Opernstar Anna Netrebko: "Ich bin keine Heimatverräterin"

Anna Netrebko
Spricht im Interview mit der "Zeit" über die Vorwürfe gegen sie, über Putin und den Donbass.

Opernstar Anna Netrebko hatte nach Beginn des russischen Krieges gegen die Ukraine "Angst vor dem Einsatz von Atomwaffen". Das sagte die austrorussische Sängerin im Interview mit der Zeit. "Das alles kann noch sehr schlimm werden", meinte die Sängerin, die selbst Angst hatte, "dass ich – fälschlicherweise – auf eine Sanktionsliste gesetzt werden könnte oder dass mir mein österreichischer Pass entzogen werden könnte und ich alles verlieren könnte". Netrebko war wegen ihrer anfangs zögerlichen Haltung gegen den Krieg in die Kritik geraten, hat sich aber inzwischen distanziert.

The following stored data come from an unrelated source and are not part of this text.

===== src/rtl/spi_bus_arbiter_if.sv =====
// rtl/spi_bus_arbiter_if.sv - requester handshake and SPI pin bundle for spi_bus_arbiter
interface spi_bus_arbiter_if #(
    parameter int NREQ = 4
);
    logic [NREQ-1:0]   req;
    logic [8*NREQ-1:0] tx_data;
    logic [NREQ-1:0]   gnt;
    logic [NREQ-1:0]   done;
    logic [7:0]        rx_data;
    logic              busy;
    logic              sclk;
    logic              mosi;
    logic              miso;
    logic [NREQ-1:0]   ss_n;

    modport master (
        input  req, tx_data, miso,
        output gnt, done, rx_data, busy, sclk, mosi, ss_n
    );

    modport slave (
        output req, tx_data, miso,
        input  gnt, done, rx_data, busy, sclk, mosi, ss_n
    );
endinterface


===== src/rtl/spi_bus_arbiter.sv =====
// rtl/spi_bus_arbiter.sv - round-robin arbiter sharing one CPHA=0 SPI byte shifter
// Every output is a register; the winner is chosen in IDLE and owns the bus until GAP.
module spi_bus_arbiter #(
    parameter int   NREQ    = 4,
    parameter int   CLK_DIV = 4,
    parameter logic CPOL    = 1'b0
) (
    input  logic              clk,
    input  logic              rst,
    spi_bus_arbiter_if.master bus
);
    localparam int PW = (NREQ > 1) ? $clog2(NREQ) : 1;
    localparam int DW = (CLK_DIV > 1) ? $clog2(CLK_DIV) : 1;
    localparam logic [DW-1:0] DIV_LAST = DW'(CLK_DIV - 1);
    localparam logic [PW-1:0] PTR_LAST = PW'(NREQ - 1);

    typedef enum logic [2:0] {S_IDLE, S_SETUP, S_SHIFT, S_HOLD, S_GAP} state_t;

    state_t          state_q, state_d;
    logic [DW-1:0]   div_q, div_d;
    logic [3:0]      edge_q, edge_d;
    logic [PW-1:0]   ptr_q, ptr_d;
    logic [NREQ-1:0] gnt_q, gnt_d;
    logic [NREQ-1:0] ss_n_q, ss_n_d;
    logic [NREQ-1:0] done_q, done_d;
    logic [7:0]      rx_data_q, rx_data_d;
    logic [7:0]      tx_sh_q, tx_sh_d;
    logic [7:0]      rx_sh_q, rx_sh_d;
    logic            sclk_q, sclk_d;
    logic            mosi_q, mosi_d;
    logic            busy_q, busy_d;
    logic            div_last;
    logic            any_req;
    logic [PW-1:0]   winner;
    logic [7:0]      win_byte;

    // Search starts just after the last winner, so it has the lowest priority.
    function automatic logic [PW-1:0] next_winner(input logic [NREQ-1:0] r,
                                                  input logic [PW-1:0]   p);
        logic [PW-1:0] w;
        logic          hit;
        int            c;
        w   = p;
        hit = 1'b0;
        for (int k = 1; k <= NREQ; k++) begin
            c = (int'(p) + k) % NREQ;
            if (!hit && r[c]) begin
                w   = PW'(c);
                hit = 1'b1;
            end
        end
        return w;
    endfunction

    assign div_last = (div_q == DIV_LAST);
    assign any_req  = |bus.req;
    assign winner   = next_winner(bus.req, ptr_q);
    assign win_byte = bus.tx_data[8*winner +: 8];

    always_ff @(posedge clk or posedge rst) begin
        if (rst) begin
            state_q   <= S_IDLE;
            div_q     <= '0;
            edge_q    <= '0;
            ptr_q     <= PTR_LAST;
            gnt_q     <= '0;
            ss_n_q    <= '1;
            done_q    <= '0;
            rx_data_q <= 8'h00;
            tx_sh_q   <= 8'h00;
            rx_sh_q   <= 8'h00;
            sclk_q    <= CPOL;
            mosi_q    <= 1'b0;
            busy_q    <= 1'b0;
        end else begin
            state_q   <= state_d;
            div_q     <= div_d;
            edge_q    <= edge_d;
            ptr_q     <= ptr_d;
            gnt_q     <= gnt_d;
            ss_n_q    <= ss_n_d;
            done_q    <= done_d;
            rx_data_q <= rx_data_d;
            tx_sh_q   <= tx_sh_d;
            rx_sh_q   <= rx_sh_d;
            sclk_q    <= sclk_d;
            mosi_q    <= mosi_d;
            busy_q    <= busy_d;
        end
    end

    always_comb begin
        state_d = state_q;
        div_d   = div_q;
        edge_d  = edge_q;
        ptr_d   = ptr_q;
        if (state_q != S_IDLE) begin
            div_d = div_last ? '0 : div_q + 1'b1;
        end
        case (state_q)
            S_IDLE: begin
                if (any_req) begin
                    state_d = S_SETUP;
                    ptr_d   = winner;
                    div_d   = '0;
                end
            end
            S_SETUP: begin
                if (div_last) begin
                    state_d = S_SHIFT;
                    edge_d  = '0;
                end
            end
            // edge_q indexes the half-period; edges 2..16 open half-periods 1..15.
            S_SHIFT: begin
                if (div_last) begin
                    if (edge_q == 4'd15) state_d = S_HOLD;
                    else                 edge_d  = edge_q + 4'd1;
                end
            end
            S_HOLD:  if (div_last) state_d = S_GAP;
            S_GAP:   if (div_last) state_d = S_IDLE;
            default: state_d = S_IDLE;
        endcase
    end

    always_comb begin
        gnt_d     = gnt_q;
        ss_n_d    = ss_n_q;
        done_d    = '0;
        rx_data_d = rx_data_q;
        tx_sh_d   = tx_sh_q;
        rx_sh_d   = rx_sh_q;
        sclk_d    = sclk_q;
        mosi_d    = mosi_q;
        busy_d    = (state_d != S_IDLE);
        case (state_q)
            S_IDLE: begin
                if (any_req) begin
                    gnt_d          = '0;
                    gnt_d[winner]  = 1'b1;
                    ss_n_d         = '1;
                    ss_n_d[winner] = 1'b0;
                    tx_sh_d        = win_byte;
                    mosi_d         = win_byte[7];
                    rx_sh_d        = 8'h00;
                    sclk_d         = CPOL;
                end
            end
            // Leaving SETUP is the first leading edge, so it samples too.
            S_SETUP: begin
                if (div_last) begin
                    sclk_d  = ~CPOL;
                    rx_sh_d = {rx_sh_q[6:0], bus.miso};
                end
            end
            S_SHIFT: begin
                if (div_last && edge_q != 4'd15) begin
                    sclk_d = ~sclk_q;
                    if (!edge_q[0]) begin
                        tx_sh_d = {tx_sh_q[6:0], 1'b0};
                        mosi_d  = tx_sh_q[6];
                    end else begin
                        rx_sh_d = {rx_sh_q[6:0], bus.miso};
                    end
                end
            end
            S_HOLD: begin
                if (div_last) begin
                    ss_n_d    = '1;
                    gnt_d     = '0;
                    done_d    = gnt_q;
                    rx_data_d = rx_sh_q;
                end
            end
            default: ;
        endcase
    end

    assign bus.gnt     = gnt_q;
    assign bus.ss_n    = ss_n_q;
    assign bus.done    = done_q;
    assign bus.rx_data = rx_data_q;
    assign bus.sclk    = sclk_q;
    assign bus.mosi    = mosi_q;
    assign bus.busy    = busy_q;
endmodule


===== src/flat_wrapper.sv =====
// flat-port wrapper written by rule: the top's interface ports become plain ports
module spi_bus_arbiter_flat 
#(
    parameter int   NREQ    = 4,
    parameter int   CLK_DIV = 4,
    parameter logic CPOL    = 1'b0
)
  (clk, rst, bus_req, bus_tx_data, bus_miso, bus_gnt, bus_done, bus_rx_data, bus_busy, bus_sclk, bus_mosi, bus_ss_n);
  spi_bus_arbiter_if #(.NREQ(NREQ)) bus_i ();
  input  logic clk;
  input  logic rst;
  input wire logic [$bits(bus_i.req)-1:0] bus_req;
  input wire logic [$bits(bus_i.tx_data)-1:0] bus_tx_data;
  input wire logic [$bits(bus_i.miso)-1:0] bus_miso;
  output wire logic [$bits(bus_i.gnt)-1:0] bus_gnt;
  output wire logic [$bits(bus_i.done)-1:0] bus_done;
  output wire logic [$bits(bus_i.rx_data)-1:0] bus_rx_data;
  output wire logic [$bits(bus_i.busy)-1:0] bus_busy;
  output wire logic [$bits(bus_i.sclk)-1:0] bus_sclk;
  output wire logic [$bits(bus_i.mosi)-1:0] bus_mosi;
  output wire logic [$bits(bus_i.ss_n)-1:0] bus_ss_n;
  assign bus_i.req = bus_req;
  assign bus_i.tx_data = bus_tx_data;
  assign bus_i.miso = bus_miso;
  assign bus_gnt = bus_i.gnt;
  assign bus_done = bus_i.done;
  assign bus_rx_data = bus_i.rx_data;
  assign bus_busy = bus_i.busy;
  assign bus_sclk = bus_i.sclk;
  assign bus_mosi = bus_i.mosi;
  assign bus_ss_n = bus_i.ss_n;
  spi_bus_arbiter #(.NREQ(NREQ), .CLK_DIV(CLK_DIV), .CPOL(CPOL)) u_core (.clk(clk), .rst(rst), .bus(bus_i));
endmodule

===== config.mk =====
export PLATFORM = sky130hd
export DESIGN_NAME = spi_bus_arbiter_flat
export DESIGN_NICKNAME = d
export VERILOG_FILES = /design/src/rtl/spi_bus_arbiter_if.sv /design/src/rtl/spi_bus_arbiter.sv /design/src/flat_wrapper.sv
export SDC_FILE = /design/constraint.sdc
export NUM_CORES = 1
export LEC_CHECK = 0
export BUFFER_PORTS_ARGS = -buffer_cell sky130_fd_sc_hd__clkbuf_2
export CELL_PAD_IN_SITES_DETAIL_PLACEMENT = 0
export CELL_PAD_IN_SITES_GLOBAL_PLACEMENT = 1
export CORE_MARGIN = 1.5
export CORE_UTILIZATION = 43
export CTS_CLUSTER_SIZE = 16
export DETAILED_ROUTE_END_ITERATION = 6
export HOLD_SLACK_MARGIN = 0.06
export PLACE_DENSITY_LB_ADDON = 0.1
export REMOVE_ABC_BUFFERS = 1
export SLEW_MARGIN = 25
export SYNTH_ARGS = -nofsm -noshare
export SYNTH_HDL_FRONTEND = slang
export SYNTH_SLANG_ARGS = --single-unit

===== constraint.sdc =====
create_clock -name clk -period 5 [get_ports clk]
set_clock_uncertainty 0.2 [all_clocks]
set_input_delay 1 -clock clk [delete_from_list [all_inputs] [get_ports clk]]
set_output_delay 1 -clock clk [all_outputs]
set_load 0.03 [all_outputs]

======== After elaboration in Yosys (flattened, before gate mapping) ========
Index checks and enable logic that the tools add are counted.
operators by class
  add/subtract/negate cells ............... 6
  order comparisons ....................... 6
  equality and inequality tests ........... 15
  shift operators ......................... 1
  muxes and demuxes ....................... 60
  bitwise operators ....................... 6
  reduce and logical (&&, ||, !) cells .... 27
operator list
  operator             number
  $mux 4               8
  $mux 8               4
  $shiftx 32x6->8      1
  $pmux 4 s2           3
  $pmux 8 s3           1
  $mux 7               3
  $mux 1               18
  $mux 3               6
  $lt 3x4->1 const B   4
  $mux 2               8
  $pmux 3 s5           1
  $pmux 7 s2           1
  $ne 2x1->1 const B   6
  $reduce_and 4->1     3
  $reduce_bool 3->1    3
  $bmux 1 s2           4
  $reduce_or 2->1      4
  $add 2x1->2 const B  3
  $eq 3x2->1 const B   2
  $reduce_bool 2->1    3
  $logic_and 1x1->1    5
  $reduce_and 5->1     1
  $add 2x2->2 const B  2
  $add 4x1->4 const B  1
  19 further kinds     26
storage, ports and cells
  register bits after elaboration ......... 49
  output and inout port bits .............. 23
  logic and storage cells ................. 134

======== Depth between registers and ports, before layout ========
Gate-level depths: netlist of run 1.
  depth in word-level cells ............... 23
  depth in mapped cells ................... 7

======== Worst setup path after synthesis of run 1 ========
No wires, ideal clock.
  path type ............................... input-to-reg
  from .................................... in bus_req[3]
  to ...................................... reg u_core.rx_sh_q[0]
  arrival time ............................ 2153 ps
  slack ................................... 2521 ps
  stages .................................. 6
  path through ............................ or4_1 -> o211ai_1 -> a21oi_1 -> buf_6 -> nand3_1 -> o21ai_0
between the ends
  word-level cells in the longest chain between the ends .. 3
ends and longest elaborated chain
  element                     line                   RTL
  from (decl)                 flat_wrapper.sv:12     input wire logic [$bits(bus_i.req)-1:0] bus_req;
  $reduce_or 4->1             spi_bus_arbiter.sv:56  assign any_req = |bus.req;
  $ne 2x1->1 (no line)        --
  $reduce_and 5->1 (no line)  --
  to (signal assigned)        spi_bus_arbiter.sv:85  rx_sh_q <= rx_sh_d;
  to (decl)                   spi_bus_arbiter.sv:28  logic [7:0] rx_sh_q, rx_sh_d;
No other way between the ends.
A chain may end at the register's enable or synchronous reset.

======== Worst setup path in the final report of run 1 ========
  from .................................... in bus_req[1]
  to ...................................... reg u_core.gnt_q[0], in the netlist u_core.bus.gnt[0]
between the ends
  word-level cells in the longest chain between the ends .. 19
ends and longest elaborated chain
  element                                                         line                    RTL
  $bmux 1 s2                                                      spi_bus_arbiter.sv:47   if (!hit && r[c]) begin
  $mux 1 (implied by the code) (2 in a row)                       spi_bus_arbiter.sv:47
  $mux 1                                                          spi_bus_arbiter.sv:47
  $logic_not 1->1                                                 spi_bus_arbiter.sv:47
  $logic_and 1x1->1                                               spi_bus_arbiter.sv:47
  $mux 1                                                          spi_bus_arbiter.sv:47
  $logic_not 1->1                                                 spi_bus_arbiter.sv:47
  $logic_and 1x1->1                                               spi_bus_arbiter.sv:47
  (+2 left out)                                                   --
  $logic_and 1x1->1                                               spi_bus_arbiter.sv:47
  $mux 2                                                          spi_bus_arbiter.sv:47
  $lt 2x3->1 (implied by the code) or $ge 2x1->1 (tied branches)  spi_bus_arbiter.sv:141  gnt_d[winner] = 1'b1;
  $logic_and 1x1->1 (implied by the code)                         spi_bus_arbiter.sv:141
  $mux 1 (implied by the code)                                    spi_bus_arbiter.sv:141
  $demux 1 s2                                                     --
  $mux 4                                                          spi_bus_arbiter.sv:139  if (any_req) begin
  $pmux 4 s2                                                      spi_bus_arbiter.sv:137  case (state_q)
  to (signal assigned)                                            spi_bus_arbiter.sv:80   gnt_q <= gnt_d;
  to (decl)                                                       spi_bus_arbiter.sv:23   logic [NREQ-1:0] gnt_q, gnt_d;
Parallel ways exist; a longest one is shown, timed or not. The select of a mux whose other input is x is not followed.

==> results of run 1 <==
[metrics by stage]
stage                     area (µm²)  instances
after floorplan                 2502        260
after global placement          2902        396
after detailed placement        2902        396
after CTS                       3013        404
after global routing            3018        404
final                           3018        404
[critical path, cell delays in order]
cell and delay (ns):
clkbuf_2 0.16, nand2b_1 0.09, nor2_1 0.67, nor3_1 0.24, nor3_1 0.47, a22o_1 0.20
[cell usage after synthesis, types with 2 or more instances]
library cell and n:
o21ai_0 22, o22ai_1 2, a211oi_1 14, a21oi_1 14, a22o_1 4, and3_1 3, o2bb2ai_1 2, nor2_1 17
clkbuf_1 4, nand3_1 12, o31a_1 7, buf_6 4, nand4_1 3, buf_4 4, o22a_1 2, buf_2 4
ha_1 2, xnor2_1 2, dfstp_2 6, o41ai_1 7, or3_1 2, nand2b_1 7, nor3_1 10, nand2_1 34
or4_1 2, a31oi_1 2, inv_1 16, dfrtp_1 43
[power groups by stage]
stage                     combinational [mW]  sequential (mW)  clock, mW
after global routing                   0.103            0.415      0.305
after global placement                0.0918            0.421          0
final                                 0.0912            0.414      0.283
after detailed placement              0.0926            0.422          0
after CTS                             0.0929            0.414      0.290
after floorplan                       0.0494            0.428          0
[flip-flops by register name, summed over array words and instances, names as in the netlist, 2 cells and up]
signal / count
u_core.edge_q: 4
u_core.bus.ss_n: 4
u_core.state_q: 3
u_core.bus.gnt: 4
u_core.tx_sh_q: 7
u_core.bus.done: 4
u_core.div_q: 2
u_core.ptr_q: 2
u_core.bus.rx_data: 8
u_core.rx_sh_q: 8
[logic make-up (layout without fill, tap and decap cells)]
group,count (synthesis),in the layout
compound gates,87,87
xor+xnor,3,3
fa+ha+maj,2,2
buf+inv,32,85
flops,49,49
mux,2,2
simple gates,101,101
[metal layers]
metal  up-vias  wire length (µm)  global-route usage  part of all wire
li1       1114                 -                   -                 -
met1      1038              2910              0.2775              0.50
met2        32              2718              0.2958              0.46
met3         5               185             0.03371             0.032
met4         0                38             0.04655            0.0065
met5         -                 0                   0                 0
[area by class of cell]
type	count	area, µm²
Clock buffer	6	72.57
Clock inverter	2	38.79
Fill cell	573	2868
Inverter	16	61.31
Multi-Input combinational cell	195	1212
Sequential cell	49	1234
Tap cell	75	93.84
Timing Repair Buffer	61	305.3
[worst min path at each step]
stage | cells after the start | end | slack [ns] | start
after floorplan | 2 | u_core.tx_sh_q[1] | 0.24 | u_core.tx_sh_q[1]
after global placement | 2 | u_core.tx_sh_q[2] | 0.26 | u_core.tx_sh_q[2]
after detailed placement | 2 | u_core.tx_sh_q[1] | 0.26 | u_core.tx_sh_q[1]
after CTS | 2 | u_core.tx_sh_q[1] | 0.29 | u_core.tx_sh_q[1]
after global routing | 2 | u_core.tx_sh_q[1] | 0.32 | u_core.tx_sh_q[1]
final | 2 | u_core.bus.rx_data[3] | 0.28 | u_core.bus.rx_data[3]
==> results.md, run 1 <==
- Status: finished clean
- Clk pwr share: 0.359
- H-tree depth: 2
- Critical Path Fanout Max: 12
- EDFF count, synth: 0
- Reg2reg end: u_core.bus.mosi
- Hold Buf Count CTS: 0
- Cell internal pwr: 0.5907 mW
- Core Util, Final: 0.5128
- Max Freq: 358.6 MHz
- Dpl ws: 1.936 ns
- NetSw: 0.1975 mW
- Post-route setup TNS: 0 ns
- Gr ovfl total: 0
- Max Cap Violations: 0
- Final #Nets: 369
- Vias in the first global route: 2002
- Largest family of logic cells by synthesized area: compound AO/OA/AOI/OAI gates
- Max-slew violation count: 0
- PostCTS Resize Cnt: 0
- HP Class: reg -> reg
- Largest net degree at the start of global routing: 50
- Largest area contributor in the netlist: dfrtp_1
- Worst-Skew Late Latency: 0.30 ns
- Global-route wire length before repair: 9680 µm
- Synth Register Bits: 49
- Via density: 5.418
- Area Growth Syn to Fin: 15.52%
- Worst setup margin: 2.211 ns
- Simple-Gate Fraction of Synth Area: 0.2021
- PortBufs: 61
- Setup violators final: 0
- Dominant synthesized flop cell: dfrtp_1
- Initial core utilization: 0.4439
- Placer Congestion: 0.7894
- Data arrival time of the critical path: 2.82 ns
- Mapped Cells: 276
- Die Y: 80.95 µm
- Maximum vdd drop: 0.1617 mV
- Clock buffer depth: 2
- Mux contribution to synthesized area: 0.008142
- Relative slew slack: 0.4129
- Total number of vias: 2189
- CTS tree: yes
- Total power: 0.7882 mW
- Slew @ Worst Pin: 0.8774 ns
- Timing startpoint of the critical path: bus_req[1]
- Comb pwr share: 0.116
- Core Region: 5886 µm²
- Final wirelength: 5852 µm
- Clk slew on worst S/H paths: 0.09 ns
- Xor/xnor share of the synthesized area: 0.01006
- Final Cycle Share: 0.5578
- Antenna fix cells: 0
- Synth warnings: 0
- Netlist cell types: 53
- DR iter-0 viols: 118
- Share of cells above drive strength 1: 0.2705
- TritonRoute pass-1 iters: 4
- Leak: 1.351 nW
- Seq pwr share: 0.525
- Mapped cell area: 2613 µm²
- Die Area: 6552 µm²
- Switching share of power: 0.2505
- Post-synth top area share: 0.4119
- Initial antenna violation count: 0
- Sink Count: 49
- I/O pin count: 62
- Startpoint class of the critical path: input pin
- Most frequent cells in the layout: clkbuf_2, dfrtp_1, nand2_1
- Final number of hold-violating endpoints: 0
- Reg-to-Reg Start: u_core.ptr_q[1]
- Worst setup EP type: register
- Syn Area/Cell: 9.466 µm²
- FFs w/ async S/R, synth: 1.000
- Drc violations: 0
- CTS buffer count: 5
- Top cells by area, synth: dfrtp_1, dfstp_2, nand2_1
- Final ANT Viol Nets: 0
- Final Critical Period: 2.789 ns
- Dpl hpwl: 4439 µm
- Chip width: 80.95 µm
- Setup crit end: u_core.bus.gnt[0]
- Power per cell area: 261.2 nW/µm²
- Critical path class: in -> reg
- Post-CTS setup buffers: 0
- Gr usage total: 0.1911
- CP required: 5.04 ns
- Root Driver: clkbuf_8
- Wire per inst: 14.49 µm
- Worst reg2reg path depth: 5
- Synth Area in Compound Gates: 0.2328
- Worst reg2reg setup slack: 2.55 ns
- Unrepaired setup endpoints after global routing: no
- Sequential area share after synthesis: 0.4722
- Num rows: 28
- Commonest non-fill, non-tap cell in the layout: clkbuf_2
- WHS: 0.2849 ns
- Adder-Cell Fraction of Synth Area: 0.009579
No activity file was read; power rests on OpenSTA's default activity.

Warum sie so lange gebraucht hatte, um sich gegen den Krieg auszusprechen, erklärt sie so: "Die ersten Informationen waren widersprüchlich. Ich brauchte wirklich Zeit, um das für mich einzuordnen. Beruflich habe ich beschlossen, dass es das Beste ist, zwei bis drei Monate Pause zu machen und alles zu verarbeiten. Es war keine Zeit, in der ich singen konnte", sagte sie. Sie verstehe aber, warum sie im Moment so angegriffen werde: "Ja, ich verstehe es. Deshalb versuche ich, Missverständnisse aufzuklären. Ich versuche, ruhig zu bleiben. Und ich habe sehr viele Menschen, die mich unterstützen. Freunde, Familie, einen neuen Manager."

Affärengerüchte zu Putin "fand ich am Anfang noch lustig"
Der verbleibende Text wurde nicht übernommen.